As citizens do we have a moral obligation to play a greater role in the care of mental health patients?

By, Mabroor Ahmed and Nabeel Asif

We ask the question that what, if anything at all, can we do as citizens to help those who suffer from mental health issues? Is it in our interest to help someone who is going through depression or is that an inefficient (economically speaking) use of our time? The mantra of individualism comes under critique here as we argue that it is the duty of every citizen to play an active role in helping with the welfare of our fellow citizens, and in fact humanity as a whole. First, let us put forward some context on the issue.

mental-health

The World Health Organisation (WHO) defines health: a fundamental right of every human being as, a “state of complete physical, mental and social well-being and not merely the absence of disease”[1]. Mental health contributes equally to the triad of states; approximately 20% of the World’s childhood and adolescent population have mental disorders. The worldwide leading cause of disability is substance use and mental disorders, it is estimated that 23% of all years lost because of disability is caused because of this [3]. Furthermore, studies have shown that healthcare professionals find those most difficult to manage are patients with mental disorders [4].

Similar to WHOs definition of health, mental health is not just the absence of mental disorder, but can be defined as “a state of well-being in which every individual realises his or her own potential, can cope with the normal stresses of life, can work productively and fruitfully, and is able to make a contribution to his or her community”[2]. Therefore, these requirements must be taken into consideration when attempting to improve a person’s mental well-being.

Indeed, the care of mental health patients could be a lot better. Andrew Solomon, in his TED talk titled ‘Depression, the secret we share’ states the following:

‘The treatments we have for depression are appalling. They are not very effective, they are extremely costly, they come with innumerable side-effects – they are a disaster. I am so grateful that I live now, and not fifty years ago, where there was almost nothing to be done. I hope that fifty years hence people hear about my treatments and are appalled that anyone endured such primitive signs’.

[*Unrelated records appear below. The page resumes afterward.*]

## src/sv/i2cmrt_pkg.sv

```systemverilog
// Types and constants of the register transfer sequencer
package i2cmrt_pkg;

	localparam logic [1:0] FUNC_START  = 2'd0;
	localparam logic [1:0] FUNC_STATUS = 2'd1;
	localparam logic [1:0] FUNC_LOAD   = 2'd2;

	localparam logic [2:0] CMD_NONE  = 3'd0;
	localparam logic [2:0] CMD_NACK  = 3'd1;
	localparam logic [2:0] CMD_ACK   = 3'd2;
	localparam logic [2:0] CMD_START = 3'd3;
	localparam logic [2:0] CMD_STOP  = 3'd4;

	localparam logic [7:0] STATUS_MASK   = 8'hF8;
	localparam logic [7:0] ST_START      = 8'h08;
	localparam logic [7:0] ST_RESTART    = 8'h10;
	localparam logic [7:0] ST_SLAW_ACK   = 8'h18;
	localparam logic [7:0] ST_SLAW_NACK  = 8'h20;
	localparam logic [7:0] ST_TXD_ACK    = 8'h28;
	localparam logic [7:0] ST_TXD_NACK   = 8'h30;
	localparam logic [7:0] ST_ARB_LOST   = 8'h38;
	localparam logic [7:0] ST_SLAR_ACK   = 8'h40;
	localparam logic [7:0] ST_SLAR_NACK  = 8'h48;
	localparam logic [7:0] ST_RXD_ACK    = 8'h50;
	localparam logic [7:0] ST_RXD_NACK   = 8'h58;

	localparam int CFG_IDX_W  = 2;
	localparam int CFG_DATA_W = 8;
	localparam logic [CFG_IDX_W-1:0] CFG_SLAVE_ADDRESS   = 2'd0;
	localparam logic [CFG_IDX_W-1:0] CFG_REGISTER_INDEX  = 2'd1;
	localparam logic [CFG_IDX_W-1:0] CFG_TRANSFER_LENGTH = 2'd2;
	localparam logic [CFG_IDX_W-1:0] CFG_READ_MODE       = 2'd3;

	typedef struct packed {
		logic [1:0] func;
		logic [7:0] bus_status;
		logic [7:0] bus_data;
		logic [4:0] load_index;
		logic [7:0] load_byte;
	} item_t;

	typedef struct packed {
		logic [2:0] bus_command;
		logic       drive_valid;
		logic [7:0] drive_byte;
		logic       rx_valid;
		logic [7:0] rx_byte;
		logic [5:0] rx_position;
		logic       done_res;
		logic [7:0] status_code;
		logic [6:0] bytes_done;
	} result_t;

	typedef struct packed {
		logic [6:0] slave_address;
		logic [7:0] register_index;
		logic [5:0] transfer_length;
		logic       read_mode;
	} cfg_t;

	typedef struct packed {
		logic [5:0] rx_counter;
		logic [5:0] tx_counter;
		logic [7:0] last_status;
	} state_t;

endpackage

```

## src/sv/i2cmrt_ifs.sv

```systemverilog
// Item and result channel interfaces of the register transfer sequencer
interface i2cmrt_item_if;
	logic       valid;
	logic       ready;
	logic [1:0] func;
	logic [7:0] bus_status;
	logic [7:0] bus_data;
	logic [4:0] load_index;
	logic [7:0] load_byte;

	modport source (output valid, func, bus_status, bus_data, load_index, load_byte,
		input ready);
	modport sink (input valid, func, bus_status, bus_data, load_index, load_byte,
		output ready);
endinterface

interface i2cmrt_result_if;
	logic       valid;
	logic       ready;
	logic [2:0] bus_command;
	logic       drive_valid;
	logic [7:0] drive_byte;
	logic       rx_valid;
	logic [7:0] rx_byte;
	logic [5:0] rx_position;
	logic       done_res;
	logic [7:0] status_code;
	logic [6:0] bytes_done;

	modport source (output valid, bus_command, drive_valid, drive_byte, rx_valid, rx_byte,
		rx_position, done_res, status_code, bytes_done, input ready);
	modport sink (input valid, bus_command, drive_valid, drive_byte, rx_valid, rx_byte,
		rx_position, done_res, status_code, bytes_done, output ready);
endinterface

```

## src/sv/i2c_master_register_transfer.sv

```systemverilog
// Top level of the I2C master register transfer sequencer
// Usage notes
// - item channel: one word per event. func selects start (clears the byte
//   counters, asks for START), status (bus status byte, masked to its upper
//   five bits and decoded) or load (stores a byte in the transmit buffer).
// - result channel: exactly one word per item, carrying the bus command,
//   an optional byte to drive, an optional received byte with its position,
//   the done flag, the last status code and the byte count.
// - config port: cfg_we/cfg_index/cfg_data write slave address, register
//   index, transfer length and read mode; write only while no word is in
//   flight.
// - the accepted word passes the input register, then is decoded into the
//   result register, which drives the result channel.
// - throughput: one word per cycle unless the receiver stalls; the decode
//   and counter update sit in a single stage between the input and result
//   registers.
// - the transmit buffer has one write and one read port; the registered read
//   always holds the entry at the current transmit count; a load to that
//   entry is forwarded.
// - reset clears counters, last status, configuration and both valid flags;
//   buffer contents stay undefined until loaded.
// - receiver stall: the result register holds, the input register still
//   takes one more word, then item.ready drops until result.ready returns.
module i2c_master_register_transfer
	import i2cmrt_pkg::*;
#(
	parameter int MAX_LEN = 32
) (
	input  logic                  clk,
	input  logic                  arst_n,
	input  logic                  cfg_we,
	input  logic [CFG_IDX_W-1:0]  cfg_index,
	input  logic [CFG_DATA_W-1:0] cfg_data,
	i2cmrt_item_if.sink           item,
	i2cmrt_result_if.source       result
);

	// buffer address width; at least one bit
	localparam int AW = (MAX_LEN > 1) ? $clog2(MAX_LEN) : 1;

	cfg_t       cfg_q;
	logic       v_s1;
	item_t      item_s1;
	state_t     state_q;
	state_t     st_nxt;
	result_t    res_nxt;
	result_t    res_q;
	logic       res_valid_q;
	logic       adv;
	logic       fire_s1;
	logic       mem_we;
	logic [5:0] load_idx6;
	logic [AW-1:0] wr_addr;
	logic [AW-1:0] rd_addr;
	logic [5:0] tx_next;
	logic [7:0] rd_q;
	logic [7:0] tx_byte;
	logic [7:0] tx_mem [MAX_LEN];

	// handshake: result register frees when empty or being taken
	assign adv        = !res_valid_q || result.ready;
	assign item.ready = !v_s1 || adv;
	assign fire_s1    = v_s1 && adv;

	// configuration registers
	always_ff @(posedge clk or negedge arst_n) begin
		if (!arst_n) begin
			cfg_q <= '0;
		end else if (cfg_we) begin
			unique case (cfg_index)
				CFG_SLAVE_ADDRESS:   cfg_q.slave_address   <= cfg_data[6:0];
				CFG_REGISTER_INDEX:  cfg_q.register_index  <= cfg_data;
				CFG_TRANSFER_LENGTH: cfg_q.transfer_length <= cfg_data[5:0];
				CFG_READ_MODE:       cfg_q.read_mode       <= cfg_data[0];
				default: ;
			endcase
		end
	end

	// input register
	always_ff @(posedge clk or negedge arst_n) begin
		if (!arst_n) begin
			v_s1 <= 1'b0;
		end else if (item.ready) begin
			v_s1 <= item.valid;
		end
	end

	always_ff @(posedge clk) begin
		if (item.valid && item.ready) begin
			item_s1.func       <= item.func;
			item_s1.bus_status <= item.bus_status;
			item_s1.bus_data   <= item.bus_data;
			item_s1.load_index <= item.load_index;
			item_s1.load_byte  <= item.load_byte;
		end
	end

	// transmit buffer: loads beyond the buffer are dropped
	assign load_idx6 = {1'b0, item_s1.load_index};
	assign wr_addr   = load_idx6[AW-1:0];
	assign mem_we    = fire_s1 && (item_s1.func == FUNC_LOAD) &&
		({1'b0, load_idx6} < 7'(MAX_LEN));

	// read address follows the transmit count as it will be after this edge
	assign tx_next = fire_s1 ? st_nxt.tx_counter : state_q.tx_counter;
	assign rd_addr = tx_next[AW-1:0];

	always_ff @(posedge clk) begin
		if (mem_we) begin
			tx_mem[wr_addr] <= item_s1.load_byte;
		end
	end

	always_ff @(posedge clk) begin
		if (mem_we && (wr_addr == rd_addr)) begin
			rd_q <= item_s1.load_byte;
		end else begin
			rd_q <= tx_mem[rd_addr];
		end
	end

	// positions at or beyond the buffer send zero
	assign tx_byte = ({1'b0, state_q.tx_counter} < 7'(MAX_LEN)) ? rd_q : 8'h00;

	i2cmrt_step u_step (
		.item_w  (item_s1),
		.cfg     (cfg_q),
		.st      (state_q),
		.tx_byte (tx_byte),
		.st_nxt  (st_nxt),
		.res     (res_nxt)
	);

	// counters and last status
	always_ff @(posedge clk or negedge arst_n) begin
		if (!arst_n) begin
			state_q <= '0;
		end else if (fire_s1) begin
			state_q <= st_nxt;
		end
	end

	// result register
	always_ff @(posedge clk or negedge arst_n) begin
		if (!arst_n) begin
			res_valid_q <= 1'b0;
		end else if (adv) begin
			res_valid_q <= v_s1;
		end
	end

	always_ff @(posedge clk) begin
		if (fire_s1) begin
			res_q <= res_nxt;
		end
	end

	assign result.valid       = res_valid_q;
	assign result.bus_command = res_q.bus_command;
	assign result.drive_valid = res_q.drive_valid;
	assign result.drive_byte  = res_q.drive_byte;
	assign result.rx_valid    = res_q.rx_valid;
	assign result.rx_byte     = res_q.rx_byte;
	assign result.rx_position = res_q.rx_position;
	assign result.done_res    = res_q.done_res;
	assign result.status_code = res_q.status_code;
	assign result.bytes_done  = res_q.bytes_done;

endmodule

```

## src/sv/i2cmrt_step.sv

```systemverilog
// Status decode and counter update for one word
module i2cmrt_step
	import i2cmrt_pkg::*;
(
	input  item_t      item_w,
	input  cfg_t       cfg,
	input  state_t     st,
	input  logic [7:0] tx_byte,
	output state_t     st_nxt,
	output result_t    res
);

	logic [7:0] code;
	logic [7:0] addr_w;
	logic [5:0] rx_inc;

	assign code   = item_w.bus_status & STATUS_MASK;
	assign addr_w = {cfg.slave_address, 1'b0};
	assign rx_inc = st.rx_counter + 6'd1;

	always_comb begin
		st_nxt = st;
		res    = '0;
		unique case (item_w.func)
			FUNC_START: begin
				st_nxt.rx_counter = '0;
				st_nxt.tx_counter = '0;
				res.bus_command   = CMD_START;
			end
			FUNC_STATUS: begin
				st_nxt.last_status = code;
				unique case (code)
					ST_START: begin
						res.drive_valid = 1'b1;
						res.drive_byte  = addr_w;
						res.bus_command = CMD_NACK;
					end
					ST_RESTART: begin
						res.drive_valid = 1'b1;
						res.drive_byte  = {addr_w[7:1], cfg.read_mode};
						res.bus_command = CMD_NACK;
					end
					ST_SLAW_ACK: begin
						res.drive_valid = 1'b1;
						res.drive_byte  = cfg.register_index;
						res.bus_command = CMD_NACK;
					end
					ST_SLAW_NACK, ST_TXD_NACK: begin
						res.bus_command = CMD_STOP;
						res.done_res    = 1'b1;
					end
					ST_TXD_ACK: begin
						if (cfg.read_mode) begin
							res.bus_command = CMD_START;
						end else if (st.tx_counter < cfg.transfer_length) begin
							res.drive_valid   = 1'b1;
							res.drive_byte    = tx_byte;
							st_nxt.tx_counter = st.tx_counter + 6'd1;
							res.bus_command   = CMD_NACK;
						end else begin
							res.bus_command = CMD_STOP;
							res.done_res    = 1'b1;
						end
					end
					ST_ARB_LOST: begin
						res.bus_command = CMD_NACK;
						res.done_res    = 1'b1;
					end
					ST_SLAR_ACK: begin
						if (cfg.read_mode) begin
							res.bus_command = (cfg.transfer_length < 6'd2) ? CMD_NACK : CMD_ACK;
						end
					end
					ST_SLAR_NACK: begin
						if (cfg.read_mode) begin
							res.bus_command = CMD_STOP;
							res.done_res    = 1'b1;
						end
					end
					ST_RXD_ACK: begin
						if (cfg.read_mode) begin
							res.rx_valid      = 1'b1;
							res.rx_byte       = item_w.bus_data;
							res.rx_position   = st.rx_counter;
							st_nxt.rx_counter = rx_inc;
							res.bus_command   = (({1'b0, rx_inc} + 7'd1) <
								{1'b0, cfg.transfer_length}) ? CMD_ACK : CMD_NACK;
						end
					end
					ST_RXD_NACK: begin
						if (cfg.read_mode) begin
							res.rx_valid    = 1'b1;
							res.rx_byte     = item_w.bus_data;
							res.rx_position = st.rx_counter;
							res.bus_command = CMD_STOP;
							res.done_res    = 1'b1;
						end
					end
					default: ;
				endcase
			end
			default: ;
		endcase
		res.status_code = st_nxt.last_status;
		res.bytes_done  = cfg.read_mode ? ({1'b0, st_nxt.rx_counter} + 7'd1)
			: {1'b0, st_nxt.tx_counter};
	end

endmodule

```

## src/flat_wrapper.sv

```systemverilog
// flat-port wrapper written by rule: the top's interface ports become plain ports
module i2c_master_register_transfer_flat import i2cmrt_pkg::*;
#(
	parameter int MAX_LEN = 32
)
  (clk, arst_n, cfg_we, cfg_index, cfg_data, item_valid, item_func, item_bus_status, item_bus_data, item_load_index, item_load_byte, item_ready, result_valid, result_bus_command, result_drive_valid, result_drive_byte, result_rx_valid, result_rx_byte, result_rx_position, result_done_res, result_status_code, result_bytes_done, result_ready);
  i2cmrt_item_if item_i ();
  i2cmrt_result_if result_i ();
  input  logic clk;
  input  logic arst_n;
  input  logic cfg_we;
  input  logic [CFG_IDX_W-1:0] cfg_index;
  input  logic [CFG_DATA_W-1:0] cfg_data;
  input wire logic [$bits(item_i.valid)-1:0] item_valid;
  input wire logic [$bits(item_i.func)-1:0] item_func;
  input wire logic [$bits(item_i.bus_status)-1:0] item_bus_status;
  input wire logic [$bits(item_i.bus_data)-1:0] item_bus_data;
  input wire logic [$bits(item_i.load_index)-1:0] item_load_index;
  input wire logic [$bits(item_i.load_byte)-1:0] item_load_byte;
  output wire logic [$bits(item_i.ready)-1:0] item_ready;
  output wire logic [$bits(result_i.valid)-1:0] result_valid;
  output wire logic [$bits(result_i.bus_command)-1:0] result_bus_command;
  output wire logic [$bits(result_i.drive_valid)-1:0] result_drive_valid;
  output wire logic [$bits(result_i.drive_byte)-1:0] result_drive_byte;
  output wire logic [$bits(result_i.rx_valid)-1:0] result_rx_valid;
  output wire logic [$bits(result_i.rx_byte)-1:0] result_rx_byte;
  output wire logic [$bits(result_i.rx_position)-1:0] result_rx_position;
  output wire logic [$bits(result_i.done_res)-1:0] result_done_res;
  output wire logic [$bits(result_i.status_code)-1:0] result_status_code;
  output wire logic [$bits(result_i.bytes_done)-1:0] result_bytes_done;
  input wire logic [$bits(result_i.ready)-1:0] result_ready;
  assign item_i.valid = item_valid;
  assign item_i.func = item_func;
  assign item_i.bus_status = item_bus_status;
  assign item_i.bus_data = item_bus_data;
  assign item_i.load_index = item_load_index;
  assign item_i.load_byte = item_load_byte;
  assign item_ready = item_i.ready;
  assign result_valid = result_i.valid;
  assign result_bus_command = result_i.bus_command;
  assign result_drive_valid = result_i.drive_valid;
  assign result_drive_byte = result_i.drive_byte;
  assign result_rx_valid = result_i.rx_valid;
  assign result_rx_byte = result_i.rx_byte;
  assign result_rx_position = result_i.rx_position;
  assign result_done_res = result_i.done_res;
  assign result_status_code = result_i.status_code;
  assign result_bytes_done = result_i.bytes_done;
  assign result_i.ready = result_ready;
  i2c_master_register_transfer #(.MAX_LEN(MAX_LEN)) u_core (.clk(clk), .arst_n(arst_n), .cfg_we(cfg_we), .cfg_index(cfg_index), .cfg_data(cfg_data), .item(item_i), .result(result_i));
endmodule
```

It is clear that the health services available are seen as the primary place for mental health patients to seek help.  However, if we consider prevention, we as citizens can endeavour to create an environment where we are not afraid of addressing these issues. Indeed, by getting everyone involved in activities in your local community, the chances of people feeling disconnected is reduced and if anyone is feeling the early strains of depression, they should know that there is someone they can talk to, not just on a professional level but on a personal level, thus reducing the chances of it becoming a deeper form of depression.

Cogs

Mental health, like many other health issues, is best prevented early. By the time the symptoms become obvious and professional help is sought, the road to recovery is longer and, some could argue not as straightforward. It is for this reason that we should advocate an active role in the community as part of a duty for our society. We believe that (for once) David Cameron is on the right lines when he speaks of having a ‘Big Society’. Setting aside the politics of the Big Society, we believe the essence of the message is very relevant today.

The case for citizens having an active involvement in the community has been presented here with the focus on mental health. While is it clear that the affordable care for mental health patients should be improved, it is the duty of a citizen to take an active interest in the mental well-being of the members of its community. Many may feel that helping someone with a mental health issue is a waste of time; not because they don’t want to, but because they may feel that they cannot do anything to make a difference. On the contrary, we as citizens are the first line of defence. If we consider prevention of depression (and other mental health illnesses) in the same light as a cure, then we have a moral duty towards our society.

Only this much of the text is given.